O artigo alerta para a degradação social causada pela proliferação dos jogos de azar em Portugal, designando-os como "o imposto dos pobres". O texto identifica a raspadilha como um dos maiores flagelos que afeta a franja mais sensível e frágil da sociedade portuguesa, nomeadamente os pobres que sonham deixar de o ser.
De acordo com o artigo, Portugal lidera os gastos per capita na Europa nesta modalidade de jogo, transformando o que deveria ser entretenimento num sério desafio de saúde pública. O país permite jogo em praticamente todos os estabelecimentos comerciais, e embora seja teoricamente proibida a venda a menores de 18 anos, o autor considera que esta proibição não é efetivamente cumprida.

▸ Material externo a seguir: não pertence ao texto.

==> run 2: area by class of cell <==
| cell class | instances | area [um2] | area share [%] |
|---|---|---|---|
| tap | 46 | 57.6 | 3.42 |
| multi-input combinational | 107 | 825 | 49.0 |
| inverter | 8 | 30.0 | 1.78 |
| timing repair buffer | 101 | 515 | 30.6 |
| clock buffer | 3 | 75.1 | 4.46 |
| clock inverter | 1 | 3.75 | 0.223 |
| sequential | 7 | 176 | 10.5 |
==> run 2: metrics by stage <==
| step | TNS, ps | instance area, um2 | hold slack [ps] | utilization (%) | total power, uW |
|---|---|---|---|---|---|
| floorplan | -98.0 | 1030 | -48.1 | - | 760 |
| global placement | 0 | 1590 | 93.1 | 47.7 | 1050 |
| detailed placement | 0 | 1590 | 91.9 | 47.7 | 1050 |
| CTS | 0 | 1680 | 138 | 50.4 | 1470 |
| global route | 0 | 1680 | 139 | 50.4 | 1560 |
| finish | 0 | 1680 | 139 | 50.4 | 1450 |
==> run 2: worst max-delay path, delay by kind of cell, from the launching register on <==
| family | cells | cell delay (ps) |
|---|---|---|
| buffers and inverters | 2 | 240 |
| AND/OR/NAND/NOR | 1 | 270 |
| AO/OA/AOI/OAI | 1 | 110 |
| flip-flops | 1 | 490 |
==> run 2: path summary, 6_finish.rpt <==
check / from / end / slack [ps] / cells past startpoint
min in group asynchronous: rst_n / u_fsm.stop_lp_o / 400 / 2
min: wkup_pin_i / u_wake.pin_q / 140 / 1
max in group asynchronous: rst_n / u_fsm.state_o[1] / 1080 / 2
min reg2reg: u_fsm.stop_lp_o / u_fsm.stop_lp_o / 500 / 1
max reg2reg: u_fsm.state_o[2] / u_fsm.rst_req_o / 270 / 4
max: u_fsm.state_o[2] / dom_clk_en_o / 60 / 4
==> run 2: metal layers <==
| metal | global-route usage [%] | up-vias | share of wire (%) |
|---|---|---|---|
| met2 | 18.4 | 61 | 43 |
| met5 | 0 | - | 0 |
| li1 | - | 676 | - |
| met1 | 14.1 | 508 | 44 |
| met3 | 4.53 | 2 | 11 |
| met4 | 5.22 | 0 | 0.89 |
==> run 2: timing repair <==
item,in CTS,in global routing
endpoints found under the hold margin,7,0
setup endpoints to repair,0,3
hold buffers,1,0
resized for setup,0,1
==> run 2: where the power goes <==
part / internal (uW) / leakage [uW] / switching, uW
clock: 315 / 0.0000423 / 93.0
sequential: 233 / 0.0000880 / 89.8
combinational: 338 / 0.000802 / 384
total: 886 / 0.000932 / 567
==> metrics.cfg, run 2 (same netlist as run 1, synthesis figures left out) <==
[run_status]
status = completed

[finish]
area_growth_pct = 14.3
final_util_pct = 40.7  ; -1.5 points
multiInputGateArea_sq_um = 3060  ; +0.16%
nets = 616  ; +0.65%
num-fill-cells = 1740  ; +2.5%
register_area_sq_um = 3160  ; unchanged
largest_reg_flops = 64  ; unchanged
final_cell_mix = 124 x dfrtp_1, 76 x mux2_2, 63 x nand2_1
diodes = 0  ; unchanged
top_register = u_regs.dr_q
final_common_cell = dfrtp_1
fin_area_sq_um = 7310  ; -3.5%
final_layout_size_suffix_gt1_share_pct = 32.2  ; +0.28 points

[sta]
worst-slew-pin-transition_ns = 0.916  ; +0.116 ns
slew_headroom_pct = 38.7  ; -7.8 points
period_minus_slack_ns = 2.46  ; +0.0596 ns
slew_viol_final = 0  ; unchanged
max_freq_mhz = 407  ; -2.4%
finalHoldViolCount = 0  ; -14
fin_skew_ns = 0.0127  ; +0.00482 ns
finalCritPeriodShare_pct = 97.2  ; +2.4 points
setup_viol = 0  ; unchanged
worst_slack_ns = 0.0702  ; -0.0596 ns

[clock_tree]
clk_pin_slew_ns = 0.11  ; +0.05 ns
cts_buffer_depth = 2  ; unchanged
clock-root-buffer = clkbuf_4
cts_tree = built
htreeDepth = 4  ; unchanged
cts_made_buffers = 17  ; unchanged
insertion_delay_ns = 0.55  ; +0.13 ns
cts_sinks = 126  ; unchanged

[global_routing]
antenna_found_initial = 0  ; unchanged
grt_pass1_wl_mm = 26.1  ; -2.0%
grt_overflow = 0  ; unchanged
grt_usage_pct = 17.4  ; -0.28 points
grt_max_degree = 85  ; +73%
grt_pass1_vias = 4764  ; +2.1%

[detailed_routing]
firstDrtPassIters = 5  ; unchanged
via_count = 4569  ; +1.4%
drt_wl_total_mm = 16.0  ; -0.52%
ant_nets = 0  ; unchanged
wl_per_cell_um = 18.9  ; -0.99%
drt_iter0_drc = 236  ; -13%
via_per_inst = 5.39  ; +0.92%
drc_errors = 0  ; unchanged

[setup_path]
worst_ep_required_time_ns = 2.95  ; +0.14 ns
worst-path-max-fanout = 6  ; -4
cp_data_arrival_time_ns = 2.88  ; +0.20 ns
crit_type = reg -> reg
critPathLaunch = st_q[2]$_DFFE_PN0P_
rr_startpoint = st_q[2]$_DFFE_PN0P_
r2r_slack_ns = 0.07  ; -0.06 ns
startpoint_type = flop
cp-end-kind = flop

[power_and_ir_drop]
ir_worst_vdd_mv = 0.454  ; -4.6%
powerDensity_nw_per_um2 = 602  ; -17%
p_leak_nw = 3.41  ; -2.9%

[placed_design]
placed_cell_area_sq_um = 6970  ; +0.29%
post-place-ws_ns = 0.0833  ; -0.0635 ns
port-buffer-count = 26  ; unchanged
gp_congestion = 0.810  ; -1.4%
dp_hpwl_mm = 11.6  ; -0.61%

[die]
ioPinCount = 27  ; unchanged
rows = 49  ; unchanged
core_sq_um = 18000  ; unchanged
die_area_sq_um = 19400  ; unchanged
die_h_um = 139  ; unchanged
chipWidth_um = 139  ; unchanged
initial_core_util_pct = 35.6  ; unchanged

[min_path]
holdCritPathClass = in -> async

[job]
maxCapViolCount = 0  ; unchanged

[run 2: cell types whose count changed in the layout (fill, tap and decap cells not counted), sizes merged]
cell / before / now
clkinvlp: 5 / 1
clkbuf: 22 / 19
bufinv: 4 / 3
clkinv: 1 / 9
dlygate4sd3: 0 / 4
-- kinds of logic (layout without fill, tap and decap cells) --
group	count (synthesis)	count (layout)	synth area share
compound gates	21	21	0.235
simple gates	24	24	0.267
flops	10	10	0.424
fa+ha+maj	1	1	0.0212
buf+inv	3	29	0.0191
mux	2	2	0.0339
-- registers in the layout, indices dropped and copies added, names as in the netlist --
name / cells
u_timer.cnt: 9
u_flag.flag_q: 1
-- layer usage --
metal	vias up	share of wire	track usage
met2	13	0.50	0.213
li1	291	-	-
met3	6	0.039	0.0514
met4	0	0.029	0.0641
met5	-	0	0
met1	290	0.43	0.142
==> src/rtl/vcc_pkg.sv <==
package vcc_pkg;

   typedef enum logic {
      FA_IDLE  = 1'b0,
      FA_GRANT = 1'b1
   } fa_state_e;

   function automatic int unsigned cnt_width(input int unsigned n);
      return (n > 1) ? $clog2(n) : 1;
   endfunction

   function automatic bit is_pow2(input longint unsigned n);
      return (n != 0) && ((n & (n - 1)) == 0);
   endfunction

endpackage

==> src/rtl/vcc_decode.sv <==
module vcc_decode #(
   parameter int unsigned ADDR_W     = 16,
   parameter int unsigned CONT_LO    = 32'h4000,
   parameter int unsigned CONT_HI    = 32'h7FFF,
   parameter bit          IO_CONTEND = 1'b1
) (
   input  logic [ADDR_W-1:0] addr_i,
   input  logic              mem_req_i,
   input  logic              io_req_i,
   input  logic              rd_i,
   input  logic              wr_i,
   output logic              cont_req_o,
   output logic              cont_active_o
);

   localparam longint unsigned SPAN = longint'(CONT_HI) - longint'(CONT_LO) + 1;
   localparam bit ALIGNED = vcc_pkg::is_pow2(SPAN) && ((longint'(CONT_LO) % SPAN) == 0);
   localparam logic [ADDR_W-1:0] LO_V   = ADDR_W'(CONT_LO);
   localparam logic [ADDR_W-1:0] HI_V   = ADDR_W'(CONT_HI);
   localparam logic [ADDR_W-1:0] MASK_V = ~ADDR_W'(SPAN - 1);

   logic in_win;
   logic io_even;

   // Window decode: a power-of-two aligned window needs only a mask compare.
   generate
      if (ALIGNED) begin : g_mask_dec
         assign in_win = ((addr_i & MASK_V) == LO_V);
      end else begin : g_range_dec
         assign in_win = (addr_i >= LO_V) && (addr_i <= HI_V);
      end
   endgenerate

   generate
      if (IO_CONTEND) begin : g_io_on
         assign io_even = io_req_i & ~addr_i[0];
      end else begin : g_io_off
         assign io_even = 1'b0;
      end
   endgenerate

   assign cont_req_o    = (mem_req_i & in_win) | io_even;
   assign cont_active_o = cont_req_o & (rd_i | wr_i);

endmodule

==> src/rtl/vcc_fetch_arb.sv <==
module vcc_fetch_arb #(
   parameter int unsigned FETCH_LEN = 4
) (
   input  logic clk_i,
   input  logic rst_ni,
   input  logic disp_active_i,
   input  logic fetch_slot_i,
   input  logic cont_active_i,
   output logic grant_o,
   output logic snow_o
);

   localparam int unsigned CW = vcc_pkg::cnt_width(FETCH_LEN);
   localparam logic [CW-1:0] LOAD_V = CW'(FETCH_LEN - 1);

   vcc_pkg::fa_state_e state_q;
   logic [CW-1:0]      cnt_q;
   logic               snow_q;
   logic               busy;
   logic               start;

   // A CPU frozen by an active grant makes no progress and cannot block a fetch.
   assign busy  = cont_active_i & (state_q != vcc_pkg::FA_GRANT);
   assign start = fetch_slot_i & ~busy;

   always_ff @(posedge clk_i) begin
      if (!rst_ni) begin
         state_q <= vcc_pkg::FA_IDLE;
         cnt_q   <= '0;
         snow_q  <= 1'b0;
      end else if (!disp_active_i) begin
         state_q <= vcc_pkg::FA_IDLE;
         cnt_q   <= '0;
         snow_q  <= 1'b0;
      end else begin
         if (fetch_slot_i) begin
            snow_q <= busy;
         end
         if (start) begin
            state_q <= vcc_pkg::FA_GRANT;
            cnt_q   <= LOAD_V;
         end else if (state_q == vcc_pkg::FA_GRANT) begin
            if (cnt_q == '0) begin
               state_q <= vcc_pkg::FA_IDLE;
            end else begin
               cnt_q <= cnt_q - CW'(1);
            end
         end
      end
   end

   assign grant_o = (state_q == vcc_pkg::FA_GRANT);
   assign snow_o  = snow_q;

endmodule

==> src/rtl/vcc_clk_gate.sv <==
module vcc_clk_gate (
   input  logic clk_i,
   input  logic rst_ni,
   input  logic hold_i,
   output logic cpu_clk_o
);

   logic cpu_clk_q;

   // Half-rate CPU clock; a hold freezes it only once it is high.
   always_ff @(posedge clk_i) begin
      if (!rst_ni) begin
         cpu_clk_q <= 1'b1;
      end else if (!(hold_i && cpu_clk_q)) begin
         cpu_clk_q <= ~cpu_clk_q;
      end
   end

   assign cpu_clk_o = cpu_clk_q;

endmodule

==> src/rtl/vcc_irq_gen.sv <==
module vcc_irq_gen #(
   parameter int unsigned IRQ_LEN = 32
) (
   input  logic clk_i,
   input  logic rst_ni,
   input  logic vsync_i,
   output logic irq_o
);

   localparam int unsigned IW = $clog2(IRQ_LEN + 1);
   localparam logic [IW-1:0] LOAD_V = IW'(IRQ_LEN);

   logic          vs_q;
   logic [IW-1:0] cnt_q;
   logic          rise;

   assign rise = vsync_i & ~vs_q;

   always_ff @(posedge clk_i) begin
      if (!rst_ni) begin
         vs_q  <= 1'b0;
         cnt_q <= '0;
      end else begin
         vs_q <= vsync_i;
         if (rise) begin
            cnt_q <= LOAD_V;
         end else if (cnt_q != '0) begin
            cnt_q <= cnt_q - IW'(1);
         end
      end
   end

   assign irq_o = (cnt_q != '0);

endmodule

==> src/rtl/vram_contend_ctrl.sv <==
module vram_contend_ctrl #(
   parameter int unsigned ADDR_W     = 16,
   parameter int unsigned CONT_LO    = 32'h4000,
   parameter int unsigned CONT_HI    = 32'h7FFF,
   parameter bit          IO_CONTEND = 1'b1,
   parameter int unsigned FETCH_LEN  = 4,
   parameter int unsigned IRQ_LEN    = 32
) (
   input  logic              clk_i,
   input  logic              rst_ni,
   input  logic [ADDR_W-1:0] cpu_addr_i,
   input  logic              cpu_mem_req_i,
   input  logic              cpu_io_req_i,
   input  logic              cpu_rd_i,
   input  logic              cpu_wr_i,
   input  logic              disp_active_i,
   input  logic              fetch_slot_i,
   input  logic              vsync_i,
   output logic              cpu_clk_o,
   output logic              vid_grant_o,
   output logic              snow_o,
   output logic              irq_o
);

   generate
      if (ADDR_W < 2 || ADDR_W > 32) begin : g_bad_addr_w
         $error("vram_contend_ctrl: ADDR_W must lie in 2..32");
      end
      if (CONT_LO > CONT_HI) begin : g_bad_window
         $error("vram_contend_ctrl: CONT_LO must not exceed CONT_HI");
      end
      if (FETCH_LEN < 1) begin : g_bad_fetch
         $error("vram_contend_ctrl: FETCH_LEN must be at least 1");
      end
      if (IRQ_LEN < 1) begin : g_bad_irq
         $error("vram_contend_ctrl: IRQ_LEN must be at least 1");
      end
   endgenerate

   logic cont_req;
   logic cont_active;
   logic hold;

   vcc_decode #(
      .ADDR_W     (ADDR_W),
      .CONT_LO    (CONT_LO),
      .CONT_HI    (CONT_HI),
      .IO_CONTEND (IO_CONTEND)
   ) u_decode (
      .addr_i        (cpu_addr_i),
      .mem_req_i     (cpu_mem_req_i),
      .io_req_i      (cpu_io_req_i),
      .rd_i          (cpu_rd_i),
      .wr_i          (cpu_wr_i),
      .cont_req_o    (cont_req),
      .cont_active_o (cont_active)
   );

   vcc_fetch_arb #(
      .FETCH_LEN (FETCH_LEN)
   ) u_fetch_arb (
      .clk_i         (clk_i),
      .rst_ni        (rst_ni),
      .disp_active_i (disp_active_i),
      .fetch_slot_i  (fetch_slot_i),
      .cont_active_i (cont_active),
      .grant_o       (vid_grant_o),
      .snow_o        (snow_o)
   );

   // Stall only a contended CPU cycle, and only inside the picture area.
   assign hold = vid_grant_o & cont_req & disp_active_i;

   vcc_clk_gate u_clk_gate (
      .clk_i     (clk_i),
      .rst_ni    (rst_ni),
      .hold_i    (hold),
      .cpu_clk_o (cpu_clk_o)
   );

   vcc_irq_gen #(
      .IRQ_LEN (IRQ_LEN)
   ) u_irq_gen (
      .clk_i   (clk_i),
      .rst_ni  (rst_ni),
      .vsync_i (vsync_i),
      .irq_o   (irq_o)
   );

endmodule

==> config.mk <==
export PLATFORM = sky130hd
export DESIGN_NAME = vram_contend_ctrl
export DESIGN_NICKNAME = d
export VERILOG_FILES = /design/src/rtl/vcc_pkg.sv /design/src/rtl/vcc_decode.sv /design/src/rtl/vcc_fetch_arb.sv /design/src/rtl/vcc_clk_gate.sv /design/src/rtl/vcc_irq_gen.sv /design/src/rtl/vram_contend_ctrl.sv
export SDC_FILE = /design/constraint.sdc
export NUM_CORES = 1
export LEC_CHECK = 0
export BUFFER_PORTS_ARGS = -buffer_cell sky130_fd_sc_hd__buf_4
export CELL_PAD_IN_SITES_DETAIL_PLACEMENT = 1
export CELL_PAD_IN_SITES_GLOBAL_PLACEMENT = 2
export CORE_MARGIN = 2
export CORE_UTILIZATION = 26
export DETAILED_ROUTE_END_ITERATION = 6
export PLACE_DENSITY = 0.91
export SLEW_MARGIN = 5
export SYNTH_ARGS = -nofsm -noshare
export SYNTH_HDL_FRONTEND = slang
export SYNTH_SLANG_ARGS = --single-unit
export TNS_END_PERCENT = 5
==> constraint.sdc <==
create_clock -name clk_i -period 3.9 [get_ports clk_i]
set_input_delay 0.195 -clock clk_i [delete_from_list [all_inputs] [get_ports clk_i]]
set_output_delay 0.195 -clock clk_i [all_outputs]
set_load 0.01 [all_outputs]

O autor critica ainda a justiça portuguesa, argumentando que esta é célere a perseguir quem trabalha legalmente, mas fecha os olhos a quem enriquece à custa do vício e do desespero alheio. Defende que, se os jogos devem existir, devem funcionar com regras rigorosas, em casas especializadas, fiscalizadas e controladas.
O artigo conclui que a promoção desenfreada dos jogos de sorte e azar retira o incentivo ao trabalho sério, honesto e justamente remunerado, considerando que sem valorizar esta via legítima de prosperidade, o país não conseguirá superar os efeitos da miséria.